Two strains run through this issue of West Branch: personal interiority and power. Most of the poems, with nonlinear narratives, seemingly unrelated images, and a variety of traditional and more unorthodox forms, are concerned with the former. It’s harder for these private and original forms to reach the reader, and so I find myself more interested in the latter theme explored in this issue: what happens when people become aware of their relative weakness in the world they live in.
In Michael Derrick Hudson’s account of a battle between the Lakota and the U.S. Army,
. . . Our silver dimes will get hammered
into earrings, our boots chopped into buckets. A United States
cavalry pennant in shreds, plaited red and star-
spangled blue in the braids of Sitting Bull’s second wife’s hair.

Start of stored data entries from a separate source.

===== src/verilog/tps_pkg.sv =====
// package: register map, field layout, mode codes and timing for the serial port
package tps_pkg;
   // register word indices on the plain register port
   localparam logic [1:0] ADDR_RX_WORD  = 2'h0;
   localparam logic [1:0] ADDR_TX_WORD  = 2'h1;
   localparam logic [1:0] ADDR_CONTROL  = 2'h2;
   localparam logic [1:0] ADDR_ALT_SEL  = 2'h3;
   localparam logic [15:0] RESET_WORD   = 16'h0000;
   localparam logic [7:0]  RESET_ALT    = 8'h00;
   // port_control field positions
   localparam int CTL_MODE_HI = 15;
   localparam int CTL_MODE_LO = 13;
   localparam int CTL_SLOT0_HI = 12;
   localparam int CTL_SLOT0_LO = 8;
   localparam int CTL_ACT0    = 6;
   localparam int CTL_ACT1    = 5;
   localparam int CTL_SLOT1_HI = 4;
   localparam int CTL_SLOT1_LO = 0;
   // alt_function_select field positions
   localparam int ALT_PINS_EN = 6;
   localparam int ALT_MASTER  = 5;
   // mode codes
   typedef enum logic [2:0] {
      MODE_OFF0   = 3'h0,
      MODE_OFF1   = 3'h1,
      MODE_S4     = 3'h2,
      MODE_S8     = 3'h3,
      MODE_MS12   = 3'h4,
      MODE_S16    = 3'h5,
      MODE_SPEECH = 3'h6,
      MODE_S32    = 3'h7
   } tps_mode_t;
   localparam int SLOT_BITS = 8;
   // master timing: 8 kHz frame, 12 slots of 8 bits, two clock periods a bit
   localparam int FRAME_HZ      = 8000;
   localparam int MASTER_SLOTS  = 12;
   localparam int MCLK_HZ       = 20000000;
   localparam int MASTER_HALF_PER_FRAME = MASTER_SLOTS * SLOT_BITS * 2 * 2;
   localparam int MASTER_FRAME_CYC = MCLK_HZ / FRAME_HZ;
   // pins seen from the block
   typedef struct packed {
      logic serial_in;
      logic frame_sync;
      logic bit_clock;
   } tps_pins_in_t;
   typedef struct packed {
      logic serial_out_oe;
      logic frame_sync_o;
      logic frame_sync_oe;
      logic bit_clock_o;
      logic bit_clock_oe;
   } tps_pins_out_t;
endpackage


===== src/verilog/tps_serial_port.sv =====
// serial port top: registers, pin synchronisers, slot counter, shifters
//
// What this block does
// codes 000/001 disable port; reset default
// code 010 slave, four slots
// code 011 slave, eight slots
// code 100 twelve slots, master or slave
// code 101 slave, sixteen slots
// code 111 slave, 32 slots, doubled clock
// code 110 speech mode, undoubled clock
// other modes: two clocks per bit
// speech mode: one clock per bit
// reset leaves sync and clock inputs
// master drives sync and clock push-pull
// software pairs master with code 100
// alt select bit6 pins, bit5 master
// frame sync rise starts slot zero
// eight bits per slot, mode count
// data out open drain, own slots
// capture eight or sixteen bit units
// tx word shifted out in slot
// two channels, linear uses two slots; code gives each channel one slot
// high byte channel 1, low channel 0
// control field layout as mapped
// slot value counts from frame sync
// msb first, change/sample opposite edges
//
// Local design decisions: the strobed register port and the address map.
`timescale 1ns/1ps
`default_nettype none
module tps_serial_port import tps_pkg::*; #(
   parameter int ADDR_W = 2
) (
   // clock and reset
   input  wire logic          mclk,
   input  wire logic          nrst,
   // register port
   input  wire logic [ADDR_W-1:0] reg_addr,
   input  wire logic [15:0]   reg_wdata,
   input  wire logic          reg_wr,
   input  wire logic          reg_rd,
   output logic [15:0]        reg_rdata,
   // link pins
   input  wire tps_pins_in_t  pins_in,
   output tps_pins_out_t      pins_out,
   // status for the dsp side
   output logic               rx_word_ready
);
   // four registers need at least two address bits
   if (ADDR_W < 2) begin : g_addr_chk
      $error("ADDR_W must be at least 2");
   end

   // registers
   logic [15:0] rx_word_q, tx_word_q, ctl_q, ctl_d;
   logic [7:0]  alt_q;
   logic [15:0] rdata_d;
   tps_pins_out_t pins_q, pins_d;
   logic        ready_q;

   // decode
   wire sel_rx  = reg_addr == ADDR_W'(ADDR_RX_WORD);
   wire sel_tx  = reg_addr == ADDR_W'(ADDR_TX_WORD);
   wire sel_ctl = reg_addr == ADDR_W'(ADDR_CONTROL);
   wire sel_alt = reg_addr == ADDR_W'(ADDR_ALT_SEL);

   // control fields, laid out as mapped; bit 7 spare
   wire [2:0] mode_raw  = ctl_q[CTL_MODE_HI:CTL_MODE_LO];
   wire [4:0] slot0_pos = ctl_q[CTL_SLOT0_HI:CTL_SLOT0_LO];
   wire [4:0] slot1_pos = ctl_q[CTL_SLOT1_HI:CTL_SLOT1_LO];
   wire       act0      = ctl_q[CTL_ACT0];
   wire       act1      = ctl_q[CTL_ACT1];
   tps_mode_t mode;
   assign mode = tps_mode_t'(mode_raw);

   // alternate function bits
   wire pins_en   = alt_q[ALT_PINS_EN];
   wire master_req = alt_q[ALT_MASTER];
   wire port_on   = pins_en && (mode != MODE_OFF0)
                    && (mode != MODE_OFF1);
   // master only honoured with the twelve-slot code; others stay slave
   wire is_master = port_on && master_req && (mode == MODE_MS12);
   wire speech    = (mode == MODE_SPEECH);

   // slots per frame for the selected code, minus one
   function automatic logic [4:0] last_slot(input tps_mode_t m);
      case (m)
         MODE_S4:     last_slot = 5'h03;
         MODE_S8:     last_slot = 5'h07;
         MODE_MS12:   last_slot = 5'h0B;
         MODE_S16:    last_slot = 5'h0F;
         MODE_SPEECH: last_slot = 5'h1F;
         MODE_S32:    last_slot = 5'h1F;
         default:     last_slot = 5'h00;
      endcase
   endfunction

   // register writes; the rx word is only written by the link side
   always_ff @(posedge mclk or negedge nrst) begin
      if (!nrst) begin
         tx_word_q <= RESET_WORD;
         ctl_q     <= RESET_WORD;
         alt_q     <= RESET_ALT;
      end else begin
         if (reg_wr && sel_tx)  tx_word_q <= reg_wdata;
         ctl_q <= ctl_d;
         if (reg_wr && sel_alt) alt_q <= reg_wdata[7:0];
      end
   end
   assign ctl_d = (reg_wr && sel_ctl) ? reg_wdata : ctl_q;

   // read mux; unmapped addresses read zero
   assign rdata_d = !reg_rd ? 16'h0000 :
                    sel_rx  ? rx_word_q :
                    sel_tx  ? tx_word_q :
                    sel_ctl ? ctl_q :
                    sel_alt ? {8'h00, alt_q} : 16'h0000;
   always_ff @(posedge mclk or negedge nrst) begin
      if (!nrst) reg_rdata <= 16'h0000;
      else       reg_rdata <= rdata_d;
   end

   // master timing generator
   logic gen_clk, gen_fs;
   tps_timing_gen u_gen (
      .mclk         (mclk),
      .nrst         (nrst),
      .run          (is_master),
      .bit_clock_o  (gen_clk),
      .frame_sync_o (gen_fs)
   );

   // two-flop synchronisers on pins; first stage read by second only
   logic [2:0] sync1_q, sync2_q;
   always_ff @(posedge mclk or negedge nrst) begin
      if (!nrst) begin
         sync1_q <= 3'h0;
         sync2_q <= 3'h0;
      end else begin
         sync1_q <= {pins_in.serial_in, pins_in.frame_sync, pins_in.bit_clock};
         sync2_q <= sync1_q;
      end
   end
   wire din_s = sync2_q[2];
   // in master mode count our own generated timing
   wire fs_s  = is_master ? gen_fs  : sync2_q[1];
   wire dck_s = is_master ? gen_clk : sync2_q[0];

   // edge detection
   logic dck_prev_q, fs_prev_q;
   always_ff @(posedge mclk or negedge nrst) begin
      if (!nrst) begin
         dck_prev_q <= 1'b0;
         fs_prev_q  <= 1'b0;
      end else begin
         dck_prev_q <= dck_s;
         fs_prev_q  <= fs_s;
      end
   end
   wire dck_rise = dck_s && !dck_prev_q;
   wire dck_fall = !dck_s && dck_prev_q;
   wire fs_rise  = fs_s && !fs_prev_q;

   // bit timing: doubled clock uses a phase bit, speech one per period
   logic       phase_q;
   logic [2:0] bit_q;
   logic [4:0] slot_q;
   logic       framed_q;
   wire bit_end  = dck_fall && (speech || phase_q);
   wire slot_end = bit_end && (bit_q == 3'(SLOT_BITS - 1));
   wire frame_end = slot_end && (slot_q == last_slot(mode));
   // sample on the rising edge inside the second half of the bit
   wire sample  = dck_rise && (speech || phase_q);

   // frame, slot and bit counters aligned to frame sync
   always_ff @(posedge mclk or negedge nrst) begin
      if (!nrst) begin
         phase_q  <= 1'b0;
         bit_q    <= 3'h0;
         slot_q   <= 5'h00;
         framed_q <= 1'b0;
      end else if (!port_on) begin
         phase_q  <= 1'b0;
         bit_q    <= 3'h0;
         slot_q   <= 5'h00;
         framed_q <= 1'b0;
      end else if (fs_rise) begin
         phase_q  <= 1'b0;
         bit_q    <= 3'h0;
         slot_q   <= 5'h00;
         framed_q <= 1'b1;
      end else begin
         if (dck_fall) phase_q <= speech ? 1'b0 : ~phase_q;
         if (bit_end)  bit_q <= bit_q + 3'h1;
         if (frame_end) begin
            slot_q   <= 5'h00;
            framed_q <= 1'b0;                                 // wait next sync
         end else if (slot_end) begin
            slot_q <= slot_q + 5'h01;
         end
      end
   end

   // channel slot match; each channel takes only the slot at its pos (one
   // byte per channel; when both point at one slot both lanes take that byte)
   wire in_ch0 = framed_q && act0 && (slot_q == slot0_pos);
   wire in_ch1 = framed_q && act1 && (slot_q == slot1_pos);

   // receive shifters per channel, msb first
   logic [7:0] rx0_sh_q, rx1_sh_q;
   always_ff @(posedge mclk or negedge nrst) begin
      if (!nrst) begin
         rx0_sh_q  <= 8'h00;
         rx1_sh_q  <= 8'h00;
         rx_word_q <= RESET_WORD;
         ready_q   <= 1'b0;
      end else begin
         ready_q <= 1'b0;
         if (sample && in_ch0) rx0_sh_q <= {rx0_sh_q[6:0], din_s};
         if (sample && in_ch1) rx1_sh_q <= {rx1_sh_q[6:0], din_s};
         // a full byte lands in its lane at slot end
         if (slot_end && in_ch0) begin
            rx_word_q[7:0] <= rx0_sh_q;
            ready_q <= 1'b1;
         end
         if (slot_end && in_ch1) begin
            rx_word_q[15:8] <= rx1_sh_q;
            ready_q <= 1'b1;
         end
      end
   end
   assign rx_word_ready = ready_q;

   // transmit: pick the bit of the channel owning the slot, msb first
   wire [2:0] tx_idx = 3'(SLOT_BITS - 1) - bit_q;
   wire tx_bit = in_ch0 ? tx_word_q[tx_idx] :
                 tx_word_q[4'(8) + {1'b0, tx_idx}];
   wire tx_own = in_ch0 || in_ch1;

   // pin drive: open drain data pulls low only for a zero in own slots
   always_comb begin
      pins_d = '0;
      pins_d.serial_out_oe = port_on && tx_own && !tx_bit;
      pins_d.frame_sync_o  = gen_fs;
      pins_d.bit_clock_o   = gen_clk;
      pins_d.frame_sync_oe = is_master;
      pins_d.bit_clock_oe  = is_master;
   end
   // one cycle after the fall the counters already name the new bit;
   // loading on the fall itself would show the previous bit a bit late
   logic fall_dly_q;
   always_ff @(posedge mclk or negedge nrst) begin
      if (!nrst) fall_dly_q <= 1'b0;
      else       fall_dly_q <= dck_fall;
   end
   // in own slots data only changes once the data clock has fallen: change on fall; master pins load every cycle
   always_ff @(posedge mclk or negedge nrst) begin
      if (!nrst) pins_q <= '0;
      else if (fall_dly_q || !tx_own || !port_on
               || is_master != pins_q.bit_clock_oe
               || is_master)
         pins_q <= pins_d;
   end
   assign pins_out = pins_q;
endmodule
`default_nettype wire


===== src/verilog/tps_timing_gen.sv =====
// timing generator: master frame sync and bit clock from mclk
`timescale 1ns/1ps
`default_nettype none
module tps_timing_gen import tps_pkg::*; (
   // clock and reset
   input  wire logic mclk,
   input  wire logic nrst,
   // control
   input  wire logic run,
   // generated link signals
   output logic      bit_clock_o,
   output logic      frame_sync_o
);
   localparam int CNT_W = $clog2(MASTER_FRAME_CYC);
   localparam logic [CNT_W-1:0] FRAME_LAST = CNT_W'(MASTER_FRAME_CYC - 1);
   // 2500 cycles per frame do not divide into 384 half periods, so the
   // half period is a fractional accumulator: jitter of one mclk period
   localparam logic [CNT_W+9:0] HALF_STEP = (CNT_W+10)'(MASTER_HALF_PER_FRAME);
   localparam logic [CNT_W+9:0] HALF_WRAP = (CNT_W+10)'(MASTER_FRAME_CYC);

   logic [CNT_W-1:0]  frame_cnt_q;
   logic [CNT_W+9:0]  acc_q;
   logic [CNT_W+9:0]  acc_sum;
   logic              toggle;

   assign acc_sum = acc_q + HALF_STEP;
   assign toggle  = acc_sum >= HALF_WRAP;

   // free-running frame divider while the port is master
   always_ff @(posedge mclk or negedge nrst) begin
      if (!nrst) begin
         frame_cnt_q  <= '0;
         acc_q        <= '0;
         bit_clock_o  <= 1'b0;
         frame_sync_o <= 1'b0;
      end else if (!run) begin
         frame_cnt_q  <= '0;
         acc_q        <= '0;
         bit_clock_o  <= 1'b0;
         frame_sync_o <= 1'b0;
      end else begin
         frame_cnt_q  <= (frame_cnt_q == FRAME_LAST) ? '0 : frame_cnt_q + 1'b1;
         acc_q        <= toggle ? acc_sum - HALF_WRAP : acc_sum;
         bit_clock_o  <= (frame_cnt_q == FRAME_LAST) ? 1'b0 :
                         (toggle ? ~bit_clock_o : bit_clock_o);
         // high for the first bit clock period of each frame
         frame_sync_o <= (frame_cnt_q < CNT_W'(MASTER_FRAME_CYC / 192));
      end
   end
endmodule
`default_nettype wire

===== config.mk =====
export PLATFORM = sky130hd
export DESIGN_NAME = tps_serial_port
export DESIGN_NICKNAME = d
export VERILOG_FILES = /design/src/verilog/tps_pkg.sv /design/src/verilog/tps_serial_port.sv /design/src/verilog/tps_timing_gen.sv
export SDC_FILE = /design/constraint.sdc
export NUM_CORES = 1
export LEC_CHECK = 0
export CAP_MARGIN = 30
export CORE_ASPECT_RATIO = 1.75
export CORE_MARGIN = 3
export CORE_UTILIZATION = 45
export CTS_BUF_LIST = sky130_fd_sc_hd__clkbuf_4 sky130_fd_sc_hd__clkbuf_8 sky130_fd_sc_hd__clkbuf_16
export DETAILED_ROUTE_END_ITERATION = 16
export DONT_BUFFER_PORTS = 1
export GPL_TIMING_DRIVEN = 0
export PLACE_DENSITY_LB_ADDON = 0.08
export SLEW_MARGIN = 20
export SYNTH_ARGS = -nofsm -noshare
export SYNTH_HDL_FRONTEND = slang
export SYNTH_SLANG_ARGS = --single-unit

===== constraint.sdc =====
create_clock -name mclk -period 3.05 [get_ports mclk]
set_input_delay 0.305 -clock mclk [delete_from_list [all_inputs] [get_ports mclk]]
set_output_delay 0.305 -clock mclk [all_outputs]
set_load 0.01 [all_outputs]

======== Word-level counts from Yosys, hierarchy flattened ========
Index checks and enable logic that the tools add are counted.
storage, ports and cells
  bits in registers ....................... 148
  bits of input ports ..................... 25
  output and inout bits ................... 22
  word-level logic and storage cells ...... 136
cells by class
  add/subtract/negate cells ............... 7
  order comparisons ....................... 4
  equality and inequality tests ........... 21
  multiplexer cells ....................... 37
  bitwise gates (word level) .............. 2
  reduce and logical (&&, ||, !) cells .... 39
operator list
  operator                  count
  $mux W16                  4
  $mux W22                  2
  $pmux W5 S5               1
  $logic_and A1 B1 Y1       24
  $mux W12                  2
  $add A22 B9 Y22 const B   1
  $ge A22 B12 Y1 const B    1
  $sub A22 B12 Y22 const B  1
  $mux W5                   4
  $mux W1                   18
  $eq A3 B3 Y1 const B      5
  $eq A5 B5 Y1              3
  $ne A3 B1 Y1 const B      5
  $add A12 B1 Y12 const B   1
  $eq A12 B12 Y1 const B    1
  $lt A12 B4 Y1 const B     1
  $mux W3                   3
  $mux W8                   1
  $eq A3 B2 Y1 const B      2
  $logic_not A1 Y1          6
  $logic_or A1 B1 Y1        6
  $add A5 B1 Y5 const B     1
  $lt A3 B5 Y1 const B      1
  $lt A4 B5 Y1 const B      1
  other kinds (13)          15

======== Logic depth before layout (Yosys ltp) ========
Gate-level depths: netlist (run 1).
  depth in word-level cells ............... 14
  depth in mapped cells ................... 11
  depth with buffers taken out ............ 8

======== By module ========
Synthesis (run 1) repeated with hierarchy kept, for this count alone.
second synthesis, totals
  cell total of the unflattened synthesis .. 633
  area, all modules ....................... 7439.6 um2
modules (own cells, without submodules)
  module           times used  cells each  area each (um2)  sequential area each (um2)
  tps_serial_port  1           357         5011.1           2802.7
  tps_timing_gen   1           276         2428.6           850.8

======== Least setup slack after synthesis (run 1) ========
OpenSTA, ideal clock, no wires.
  path kind ............................... reg-to-reg
  start point ............................. register u_gen.acc_q[7]
  end point ............................... register u_gen.acc_q[19]
  library setup time ...................... 0.079 ns
  arrival ................................. 2.520 ns
  path slack .............................. 0.451 ns
  stages on the path, launching flop included .. 10
  path buffers ............................ 1
  cell sequence ........................... dfrtp_1 buf_2 inv_1 ha_1 nor3b_2 nand2_1 a2111o_1 or2_1 a2111oi_2 mux2i_1
between the ends
  word-level cells in the longest chain between the ends .. 4
RTL lines
  what                                                RTL line                                    source
  from (decl)                                         tps_timing_gen.sv:22                        logic [CNT_W+9:0] acc_q;
  from (signal assigned)                              tps_timing_gen.sv:43                        acc_q <= toggle ? acc_sum - HALF_WRAP : acc_sum;
  $add A22 B9 Y22 (*)                                 tps_timing_gen.sv:26                        assign acc_sum = acc_q + HALF_STEP;
  $sub A22 B12 Y22 or $ge A22 B12 Y1 (tied branches)  tps_timing_gen.sv:43, tps_timing_gen.sv:27
  $mux W22 (*)                                        tps_timing_gen.sv:43
  $mux W22 (*)                                        tps_timing_gen.sv:36                        end else if (!run) begin
Every way passes the cells marked *; elsewhere a longest branch is shown, timed or not.
A chain may end at the register's enable or synchronous reset.

======== Worst setup path after layout (run 1) ========
  start point ............................. register u_gen.acc_q[7]
  end point ............................... register u_gen.acc_q[5]
between the ends
  word-level cells in the longest chain between the ends .. 4
RTL lines
  what             RTL line              source
  $add A22 B9 Y22  tps_timing_gen.sv:26
  $ge A22 B12 Y1   tps_timing_gen.sv:27  assign toggle = acc_sum >= HALF_WRAP;
  $mux W22         tps_timing_gen.sv:43
  $mux W22         tps_timing_gen.sv:36
No other way between the ends.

To be more exact, the speaker of the poem is “Drunk in Bed Reading a Lakota Account of the Battle of Little Big Horn.” The drunkenness may be why the “Lakota account” actually sounds like one written from the perspective of a U.S. soldier, even though the facts—representing the Lakota victory—are correct. But no matter. What I like about the lines quoted above is how they stretch further than their immediate meaning and their directness. On one level, that’s just what happens when you lose a battle: your stuff then belongs to other guy and his wife/girlfriend (shown with great audiovisuals here, of course, with “hammered,” “shreds,” and even the more subtle “plaited,” though also more insidiously suggestive of violence). On another level, the “civilization” being pushed onto Native Americans—dimes, boots, cavalry pennants—were dismissed and remade into what they actually considered useful and beautiful. And the lines in the beginning of the poem are just plain fun: “as my horse oofs to her knees. Another arrow // thfffts past my ear. No matter how hard it gets, it’s not tragedy // if you can’t remember what you wanted here. . . .” Hearing the oofs and thfffts in the poem, I’m almost wiping my brow and thanking the Lord for my life, and I’m also wondering why I’m out here in Montana getting killed.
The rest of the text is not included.